The FIFA Men’s World Cup kicks-off on 20 November with 32 nations competing to take home the prize. The tournament, which lasts until 18 December, may present a challenge when it comes to managing staff, especially as many of the matches will fall during or shortly after the working day. Below we outline our top tips for managing staff during the tournament.  

Sporting events policy

During this time, organisations can rely on an existing policy covering sporting events. This can outline the organisational stance on a variety of issues, including any concessions to accommodate staff during the tournament. Hopefully, this will still be fresh in everyone’s mind after the Women’s World Cup and Birmingham 2022 earlier in the year, however any changes should be highlighted prior to the tournament kicking off.

Workplace distractions

Kick-off times vary. However, many games will be played during business hours. Staff may become distracted as they attempt to keep up with the action, which could negatively impact productivity. To mitigate this, keep an eye out for anyone using their mobile phones and even consider blocking internet access or access to certain websites on workplace IT equipment for relevant periods.

Alternatively, managers could make staff aware of the scores or a TV could be placed in the staff room and allowing staff to watch games during their break.

Bullying and harassment 

World Cups are often revered for their ability to promote a sense of fandom and national pride. However, passions must not be allowed to get out of hand, and the workplace should remain a welcoming and safe environment for all. With each nation playing at least three games each, there will be plenty of opportunities to celebrate different nations.

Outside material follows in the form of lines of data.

<file path="src/dcache_macros.svh">
`ifndef DCACHE_MACROS_SVH
`define DCACHE_MACROS_SVH

// two ways of 4 KiB each
`define DC_WAY_NUM    2
`define DC_SET_NUM    256
// words per 16-byte line
`define DC_LINE_WORDS 4

// pending stores held until commit
`define DC_SB_SIZE    4

// tag is addr[31:12], set index starts at bit 4
`define DC_TAG_W      20
`define DC_INDEX_LOW  4

`endif
</file>
<file path="src/dcache_pkg.sv">
`include "dcache_macros.svh"

package dcache_pkg;

    // access size as carried by the request
    typedef enum logic [1:0] {
        SIZE_BYTE = 2'd0,
        SIZE_HALF = 2'd1,
        SIZE_WORD = 2'd2
    } mem_size_e;

    // one tag sram word
    typedef struct packed {
        logic                 valid;
        logic [`DC_TAG_W-1:0] tag;
    } cache_tag_t;

    // pending store, data already lane aligned
    typedef struct packed {
        logic                   valid;
        logic [29:0]            waddr;
        logic [31:0]            data;
        logic [3:0]             strb;
        logic [`DC_WAY_NUM-1:0] way;
    } sb_entry_t;

    // write on the second sram port
    // waddr is set index and word offset within a way
    typedef struct packed {
        logic [$clog2(`DC_SET_NUM * `DC_LINE_WORDS)-1:0] waddr;
        logic [`DC_WAY_NUM-1:0]                         way;
        logic                                           tag_we;
        cache_tag_t                                     tag;
        logic [3:0]                                     strb;
        logic [31:0]                                    data;
    } dc_write_t;

endpackage

</file>
<file path="src/sb_if.sv">
`timescale 1ns/1ps
`include "dcache_macros.svh"

interface sb_if import dcache_pkg::*; ();

    // push from the M1 stage
    logic      push_valid;
    logic      push_ready;
    sb_entry_t push_entry;

    // pop towards the drain stage
    logic      pop_valid;
    logic      pop_ready;
    sb_entry_t pop_entry;

    // all entries, oldest first, for load forwarding
    sb_entry_t [`DC_SB_SIZE-1:0] entries;

    modport cache (output push_valid, push_entry, input push_ready, entries);

    modport buffer (
        input  push_valid, push_entry, pop_ready,
        output push_ready, pop_valid, pop_entry, entries
    );

    modport drain (input pop_valid, pop_entry, output pop_ready);

endinterface

</file>
<file path="src/store_drain.sv">
`timescale 1ns/1ps
`include "dcache_macros.svh"

module store_drain import dcache_pkg::*; (
    input  logic                   clk,
    input  logic                   rst_n,
    sb_if.drain                    sb,
    input  logic                   commit_store_i,
    input  logic                   refill_valid_i,
    input  logic [31:0]            refill_addr_i,
    input  logic [`DC_WAY_NUM-1:0] refill_way_i,
    input  logic [`DC_TAG_W-1:0]   refill_tag_i,
    input  logic [31:0]            refill_data_i,
    output dc_write_t              wr_o
);

    localparam int unsigned CNT_W   = $clog2(`DC_SB_SIZE + 1);
    localparam int unsigned WADDR_W = $clog2(`DC_SET_NUM * `DC_LINE_WORDS);

    logic [CNT_W-1:0]       pending;
    logic                   pop_fire;
    logic [`DC_WAY_NUM-1:0] way_q;
    logic                   tag_we_q;
    logic [WADDR_W-1:0]     waddr_q;
    cache_tag_t             tag_q;
    logic [3:0]             strb_q;
    logic [31:0]            data_q;

    // commits that arrive during a refill wait here
    assign sb.pop_ready = (commit_store_i | (pending != '0)) & ~refill_valid_i;
    assign pop_fire     = sb.pop_valid & sb.pop_ready;

    always_ff @(posedge clk) begin
        if (!rst_n) begin
            pending <= '0;
        end else begin
            pending <= pending + CNT_W'(commit_store_i) - CNT_W'(pop_fire);
        end
    end

    // refill wins; a popped miss has a zero way and writes nothing
    always_ff @(posedge clk) begin
        if (!rst_n) begin
            way_q    <= '0;
            tag_we_q <= 1'b0;
        end else if (refill_valid_i) begin
            way_q    <= refill_way_i;
            tag_we_q <= 1'b1;
        end else if (pop_fire) begin
            way_q    <= sb.pop_entry.way;
            tag_we_q <= 1'b0;
        end else begin
            way_q    <= '0;
            tag_we_q <= 1'b0;
        end
    end

    always_ff @(posedge clk) begin
        if (refill_valid_i) begin
            waddr_q <= refill_addr_i[WADDR_W+1:2];
            tag_q   <= '{valid: 1'b1, tag: refill_tag_i};
            strb_q  <= 4'hf;
            data_q  <= refill_data_i;
        end else if (pop_fire) begin
            waddr_q <= sb.pop_entry.waddr[WADDR_W-1:0];
            strb_q  <= sb.pop_entry.strb;
            data_q  <= sb.pop_entry.data;
        end
    end

    always_comb begin
        wr_o.waddr  = waddr_q;
        wr_o.way    = way_q;
        wr_o.tag_we = tag_we_q;
        wr_o.tag    = tag_q;
        wr_o.strb   = strb_q;
        wr_o.data   = data_q;
    end

endmodule

</file>
<file path="src/flat_wrapper.sv">
// flat-port wrapper written by rule: the top's interface ports become plain ports
module store_drain_flat import dcache_pkg::*;
  (clk, rst_n, commit_store_i, refill_valid_i, refill_addr_i, refill_way_i, refill_tag_i, refill_data_i, wr_o, sb_pop_valid, sb_pop_entry, sb_pop_ready);
  sb_if sb_i ();
  input  logic clk;
  input  logic rst_n;
  input  logic commit_store_i;
  input  logic refill_valid_i;
  input  logic [31:0] refill_addr_i;
  input  logic [`DC_WAY_NUM-1:0] refill_way_i;
  input  logic [`DC_TAG_W-1:0] refill_tag_i;
  input  logic [31:0] refill_data_i;
  output dc_write_t wr_o;
  input wire logic [$bits(sb_i.pop_valid)-1:0] sb_pop_valid;
  input wire logic [$bits(sb_i.pop_entry)-1:0] sb_pop_entry;
  output wire logic [$bits(sb_i.pop_ready)-1:0] sb_pop_ready;
  assign sb_i.pop_valid = sb_pop_valid;
  assign sb_i.pop_entry = sb_pop_entry;
  assign sb_pop_ready = sb_i.pop_ready;
  store_drain u_core (.clk(clk), .rst_n(rst_n), .sb(sb_i), .commit_store_i(commit_store_i), .refill_valid_i(refill_valid_i), .refill_addr_i(refill_addr_i), .refill_way_i(refill_way_i), .refill_tag_i(refill_tag_i), .refill_data_i(refill_data_i), .wr_o(wr_o));
endmodule
</file>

Organisations should also be wary of staff making offensive sexist remarks during the tournament, ensuring there is an appropriate grievance reporting procedure in place and that instances of harassment are handled seriously.

Employees wanting to watch events

The decision for who gets to watch should be made fairly. It may be possible to show events during work and allow staff to time their breaks around particular matches, or some may ask to work at different times in order to see their favourite team.

For those wanting time off, processes for submitting annual leave requests should be clearly outlined in organisational policies and employees should be reminded of these rules. This may cause frustration for those wanting annual leave for different reasons, so processes must be applied fairly.

Employers may want to inform staff that attendance levels will be monitored during the tournament, to deter those who may be thinking of taking a day off anyway. Employees should be aware that any unauthorised absences will be classed as a form of misconduct that can result in disciplinary action.

Employers might consider embracing the tournament at work, using it as a way of developing a greater sense of morale and camaraderie. Attendance at work can be encouraged by holding themed events, such as fancy dress, food, or lunch-time games, and live notification of results.

Employees engaging in ‘banter’

There are likely to be employees of different nationalities represented in the World Cup within the workplace. Whilst this can lead to light-hearted rivalry, careful monitoring is needed to ensure no offence is caused; this can be an emotive topic. 

To avoid the potential for discrimination or harassment, employers should be careful to treat all employees in the same way regardless of nationality. Employers should also ensure that the workplace remains free from banter that could qualify as harassment or discrimination, through reminders of rules in place.

Managing alcohol

Alcohol and sporting events, for many, go hand in hand. A clear alcohol policy is needed, notifying employees of expectations, and warning that breaking these rules could lead to disciplinary action.